Scala - calculate with Futures, sequentially and parallel

When we use Futures in scala sometimes we need to combine sequentially and parallel execution of Futures.

My research in this way is beginning from a task - generate a lot of Users (100K) and insert it all in different databases (Postgres and Cassandra) to make common score of write speed.


case class User(id: Long,
                name: String,
                email: String,
                edomain: String)


For Postgres, I should have used Slick library and for Cassandra Phantom library (Schema safe, type-safe, reactive Scala driver for Cassandra/Datastax Enterprise).

Steps ware easy, generate Seq of Users and in loop insert there into a database. With Postgres driver and with this count of items it was ok, every row was inserted without error.

But Phantom is reactive and insert command return Future. (somewhere about) A snippet of code:


abstract class CassUsers extends Table[CassUsers, User] with RootConnector {

  override def tableName: String = "users"
  object id extends LongColumn with PartitionKey{
    override lazy val name = "\"id\""
  }
  object name extends StringColumn{
    override lazy val name = "\"name\""
  }
  object email extends StringColumn {
    override lazy val name = "\"email\""
  }
  object edomain extends StringColumn{
    override lazy val name = "\"edomain\""
  }

...
...

  def insUser(u :User): Future[Long] =
    insert.value(_.id, u.id)
      .value(_.name, u.name)
      .value(_.email, u.email)
      .value(_.edomain, u.edomain)
      .consistencyLevel_=(ConsistencyLevel.ALL)
      .ifNotExists()
      .future().map(_ => u.id)
}



insUser return Future with inserted UserId. I know about store but can't use it here, beacuse

This is a known bug with an open issue:  https://github.com/outworkers/phantom/issues/774 
I suggest either using the workaround as described in the link above, or my workaround which was creating my own .store() using .insert().

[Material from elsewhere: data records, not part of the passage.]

Background: an optimization exercise with open tools, aiming at small area, a short achievable clock period and few clock cycles. Do not read the settings as production practice. RTL that was checked went through simulation tests only; none was proved equivalent to the original. Power and IR drop assume default switching activity.

==> flow/design.v <==
module pcm_cfgderive (
    input  wire        clk,
    input  wire        rst,           
    input  wire        start,
    output wire        ready,
    input  wire [7:0]  cfg,           
    input  wire [31:0] rate,
    input  wire [31:0] chunk,
    output reg         done,
    output wire [3:0]  result,        
    output wire [31:0] desc,          
    output wire [31:0] period,        
    output wire [31:0] chunk_eff      
);
    localparam [21:0] C2M = 22'd2000000;
    reg         run;         
    reg  [19:0] r_rate;
    reg  [19:0] rem;
    reg  [20:0] qm;          
    reg  [1:0]  dd;          
    reg         r_exact;     
    reg  [2:0]  r_res;
    reg         d_w8, d_w16, d_sgn, d_ord;
    reg  [12:0] r_ce;
    assign ready = !run;
    wire accept = start && !run;
    wire       w8     = (cfg[4:0] == 5'd8);
    wire       w16    = (cfg[4:0] == 5'd16);
    wire       bad_w  = !(w8 || w16);
    wire       bad_s  = (cfg[6:5] == 2'd3);
    wire       bad_r  = (rate == 32'd0);
    wire       bad_c  = (|chunk[31:13]) || (chunk[12] && (|chunk[11:0]));
    wire       ok     = !(bad_w || bad_s || bad_r || bad_c);
    wire       big    = |rate[31:20];     
    wire [2:0] res_in = bad_w ? 3'd1 : bad_s ? 3'd2 : bad_r ? 3'd3 : bad_c ? 3'd4 : 3'd0;
    wire       sgn    = cfg[6] ? 1'b1 : cfg[5] ? 1'b0 : w16;
    wire       exact  = (rate == 32'd128)   || (rate == 32'd640)   || (rate == 32'd3200) ||
                        (rate == 32'd16000) || (rate == 32'd80000) || (rate == 32'd400000);
    wire        c_small = ~|chunk[12:7];
    wire [12:0] c_up    = chunk[12:0] + {12'd0, w16 && chunk[0]};
    wire [12:0] ce_in   = !ok ? 13'd0 : c_small ? 13'd128 : c_up;
    reg  [20:0] mark0;
    reg  [19:0] rem0;
    reg  [1:0]  dd0;
    integer i;
    always @* begin
        mark0 = 21'd0;
        rem0  = 20'd0;
        dd0   = 2'd0;
        for (i = 0; i < 20; i = i + 1) begin
            if (rate[i] && !(|(rate[19:0] >> (i + 1)))) begin
                mark0[i + (i & 1)] = 1'b1;
                rem0 = rem0 | (C2M >> (22 - (i + (i & 1))));
                dd0  = dd0 | {C2M[21 - (i + (i & 1))], C2M[20 - (i + (i & 1))]};
            end
        end
    end
    reg  [1:0]  dd_nx;
    reg         above;
    always @* begin
        dd_nx = 2'd0;
        above = 1'b0;
        for (i = 20; i >= 0; i = i - 1) begin
            if (qm[i] && !above && (i % 2 == 0) && i <= 18)
                dd_nx = {C2M[19 - i], C2M[18 - i]};
            above = above | qm[i];
        end
    end
    wire [22:0] x   = {3'b000, rem, dd};
    wire [22:0] r1  = {3'b000, r_rate};
    wire [22:0] r2  = {2'b00, r_rate, 1'b0};
    wire [22:0] r3   = r1 + r2;
    wire [22:0] sub1 = x - r1;
    wire [22:0] sub2 = x - r2;
    wire [22:0] sub3 = x - r3;
    wire        ge1 = !sub1[22];
    wire        ge2 = !sub2[22];
    wire        ge3 = !sub3[22];
    wire        qb1 = ge2;
    wire        qb2 = ge3 | (ge1 & !ge2);
    wire [19:0] rem2 = ge3 ? sub3[19:0] : ge2 ? sub2[19:0] : ge1 ? sub1[19:0] : x[19:0];
    wire        fin   = qm[20];
    wire        rnd   = qb2 && !r_exact;
    wire [18:0] hi_p1 = qm[18:0] + 19'd1;
    wire [18:0] hi_nx = (fin && ge3) ? hi_p1 : qm[18:0];
    always @(posedge clk) begin
        if (run) begin
            rem <= rem2;
            qm  <= {hi_nx, fin ? qb1 ^ rnd : qb1, qb2};
            dd  <= dd_nx;
        end else begin
            r_rate <= rate[19:0];
            rem    <= rem0;
            qm     <= big ? 21'd2 : mark0;
            r_exact <= exact;
            dd     <= dd0;
            r_res  <= res_in;
            d_w8   <= ok && w8;
            d_w16  <= ok && w16;
            d_sgn  <= ok && sgn;
            d_ord  <= ok && cfg[7];
            r_ce   <= ce_in;
        end
    end
    always @(posedge clk) begin
        if (rst) begin
            run  <= 1'b0;
            done <= 1'b0;
        end else if (run) begin
            run  <= !qm[20];
            done <= qm[20];
        end else begin
            run  <= accept && ok && !big;
            done <= accept && !(ok && !big);
        end
    end
    wire d_ok = d_w8 | d_w16;
    assign result    = {1'b0, r_res};
    assign desc      = {7'd0, d_w8, 7'd0, d_ok, 12'd0, d_ord, d_sgn, d_w16, d_w8};
    assign period    = {12'd0, qm[20:1] & {20{d_ok}}};
    assign chunk_eff = {19'd0, r_ce};
endmodule
Settings: LEC_CHECK=0, CAP_MARGIN=20, CORE_MARGIN=2, CORE_UTILIZATION=60, SLEW_MARGIN=20; clock period 10.0 ns.
standard.sh (not shown) runs the stock make flow with config.mk's settings and CLKGATE_MAP_FILE= SYNTH_SCRIPT=/design/flow/synth_recipe.tcl, a recipe that flattens the netlist after the stock synthesis.
==> flow/flow/run.sh <==
#!/bin/bash
# Layout flow: the standard ORFS flow (standard.sh) with its standard
# synthesis, changed only in how the layout is optimised:
#  - port buffers of sky130_fd_sc_hd__buf_1 instead of the resizer's pick,
#  - a clock tree of clkbuf_4/clkbuf_8 buffers without dummy loads,
#  - repair_timing aiming at a setup margin of MARGIN ns.
# The make run's full output goes to standard.log in this folder; ORFS's
# per-step logs stay under orfs/logs.
set -uo pipefail
MARGIN=6
export BUFFER_PORTS_ARGS="-buffer_cell sky130_fd_sc_hd__buf_1"
export CTS_ARGS="-sink_clustering_enable -repair_clock_nets -buf_list {sky130_fd_sc_hd__clkbuf_4 sky130_fd_sc_hd__clkbuf_8} -dont_use_dummy_load"
bash standard.sh SETUP_SLACK_MARGIN=$MARGIN SKIP_REPAIR_TIE_FANOUT=1 finish > standard.log 2>&1
The first run produced a clean layout.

But, when I had run inserting in the loop, it was a lot of errors:
com.datastax.driver.core.exceptions.BusyPoolException

exactly like in question on stackoverflow
https://stackoverflow.com/questions/47900973/com-datastax-driver-core-exceptions-busypoolexception

And yes, in simple study form it can be solved above issue using PoolingOptions.
But it's a bad way if you want to insert real a lot of rows.

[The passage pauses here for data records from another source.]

This design comes from an exercise in tuning for small area, a short achievable clock period and few clock cycles per item on the open sky130 flow, not from production work. At most, simulation tests tie the RTL to the original design; equivalence was not proved. No activity file was given, so power comes from the tool's default toggle rates.

==> flow/design.v (excerpt) <==
module qrc_fxp (
    input  wire        clk,
    input  wire        rst,
    input  wire        in_valid,
    output wire        in_ready,
    input  wire [2:0]  in_op,
    input  wire [7:0]  in_fb,
    input  wire [15:0] in_raw,
    input  wire [63:0] in_val,
    input  wire [31:0] in_meas,
    input  wire [4:0]  in_capdac,
    output reg         out_valid,
    input  wire        out_ready,
    output wire [1:0]  out_status,
    output wire [15:0] out_rdata,
    output wire [63:0] out_rval
);
==> flow/config.mk <==
export PLATFORM = sky130hd
export DESIGN_NAME = qrc_fxp
export DESIGN_NICKNAME = qrc_fxp
export VERILOG_FILES = /design/flow/design.v
export SDC_FILE = /design/flow/constraint.sdc
export NUM_CORES = 4
export LEC_CHECK = 0
export ABC_AREA = 1
export CAP_MARGIN = 20
export CORE_MARGIN = 2
export CORE_UTILIZATION = 40
export SETUP_SLACK_MARGIN = 5
export SLEW_MARGIN = 20
==> flow/constraint.sdc <==
create_clock -name core_clock -period 9.0 [get_ports {clk}]
set_input_delay 1.8000 -clock core_clock [delete_from_list [all_inputs] [get_ports {clk}]]
set_output_delay 1.8000 -clock core_clock [all_outputs]
set_load 0.01 [all_outputs]
standard.sh (not shown) runs the stock make flow with config.mk's settings and CLKGATE_MAP_FILE= SYNTH_SCRIPT=/design/flow/synth_recipe.tcl, a recipe that flattens the netlist after the stock synthesis.
==> flow/flow/run.sh <==
#!/bin/bash
# Standard layout, with plain buf_1 cells as the port buffers (ORFS picks a
# delay cell by default). Every ORFS step still writes its own log under
# orfs/logs; make's own output goes to flow_make.log.
set -euo pipefail
export BUFFER_PORTS_ARGS="-buffer_cell sky130_fd_sc_hd__buf_1"
bash standard.sh finish > flow_make.log 2>&1
Testbench counts at the start, summed over its fixed seeds: cycles 12,016, items 12,000.
==> next run, changes <==
==> flow/run.sh (new file) <==
#!/bin/bash
# synth_recipe.tcl (not shown) runs the flow's synth.tcl, then flattens the netlist and writes it again
# the make line also repeats each setting of config.mk as NAME=value (left out here)
make -C /OpenROAD-flow-scripts/flow DESIGN_CONFIG=/design/flow/config.mk WORK_HOME=/design/flow/orfs CLKGATE_MAP_FILE= SYNTH_SCRIPT=/design/flow/synth_recipe.tcl finish
removed: flow/flow/run.sh
removed: flow/standard.sh
Result:
- synthesized area does not change
- critical path depth grows by 13
- power grows by 16%
- sequential cell count stays the same
- fmax shrinks by 1.4%
- worst hold slack stays flat
- count of clock-buffer cells in the layout grows by 1
- sequential power shrinks by about 0.7%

The suggested solution quite correct:


This means that you are submitting too many requests, and not waiting for the futures to complete 
before submitting more.
The default maximum number of requests per connection is 1024. 
If this number is exceeded for all connections, the connection pool will enqueue some requests, 
up to 256. If the queue gets full, a BusyPoolException is thrown. 
Of course you can increase the max number of requests per connection, 
and the number of max connections per host. But the real solution is of course to throttle 
your thread. 
You could e.g. submit your requests by batches of 1000 and then wait 
on the futures to complete before submitting more
...


Description of realization of this logic:
1) We have a collection of Users. And a number N, batch size.
2) Divide source collection with grouping to the collection of batches (pay attention here, that grouping return iterator. And if you take .size it iterate to the end!!!)
3) We want to run inserting Users by batches sequentially with waiting of completion between steps.
4) Inside each batches we want to insert Users parallel.
5) finally we need count of real inserted rows.

I suggest to read the next article before going next:
Scala Concurrency Advice: For Future Fun Fold On A FlatMap

Before write code to insert users, I produce a simple example of behavior.


import scala.concurrent.ExecutionContext.Implicits.global
import scala.concurrent.Future
import scala.util.{Failure, Success}

val rndInit = scala.util.Random
val sourceItems :Seq[Int] = Seq(1,2,3,4,5,6,7,8,9,10,11,12,13,14,15,16,17)
val groupsOfItem :Iterator[Seq[Int]] = sourceItems.grouped(3)//.toList

//emulate insert onw row.
def calcNum(n :Int) :Future[Int] = Future{
  val slp  = rndInit.nextInt(500)
  println(s"   calcNum n=$n  slp=$slp")
  Thread.sleep(slp)
  1
}

//process one batch
def calcGroup(groupSeq :Seq[Int]) :Future[Int] = {
  println(s"calcOneNum First value si ${groupSeq.head}")
  Thread.sleep(1000)
  Future.sequence(groupSeq.map(n => calcNum(n))).map(v => v.sum)
}

groupsOfItem.foldLeft(Future.successful(0)){
  (acc :Future[Int], num :Seq[Int]) => {
    acc.flatMap{
      accInt => calcGroup(num).map(_ + accInt)
    }
  }
}.onComplete{
  case Success(s) => println(s"Success inserted $s rows.")
  case Failure(f) => println(s"pg Failure cause=${f.getCause} msg=${f.getMessage} ")
}



Output from REPL



scala> 
calcOneNum First value si 1
   calcNum n=2  slp=396
   calcNum n=3  slp=364
   calcNum n=1  slp=280
calcOneNum First value si 4
   calcNum n=4  slp=381
   calcNum n=6  slp=242
   calcNum n=5  slp=7
calcOneNum First value si 7
   calcNum n=7  slp=122
   calcNum n=8  slp=298
   calcNum n=9  slp=248
calcOneNum First value si 10
   calcNum n=10  slp=454
   calcNum n=12  slp=185
   calcNum n=11  slp=121
calcOneNum First value si 13
   calcNum n=13  slp=116
   calcNum n=14  slp=366
   calcNum n=15  slp=151
calcOneNum First value si 16
   calcNum n=17  slp=341
   calcNum n=16  slp=443
Success inserted 17 rows.



I will not describe code, because it's done in "medium" article and simple in general.
Important moment, batches processed sequentially (1,4,7,10,13,16 head element), but inside "rows inserted" asynchronously. If you run this snippet in scala repl sleeps lets you see all in real-time.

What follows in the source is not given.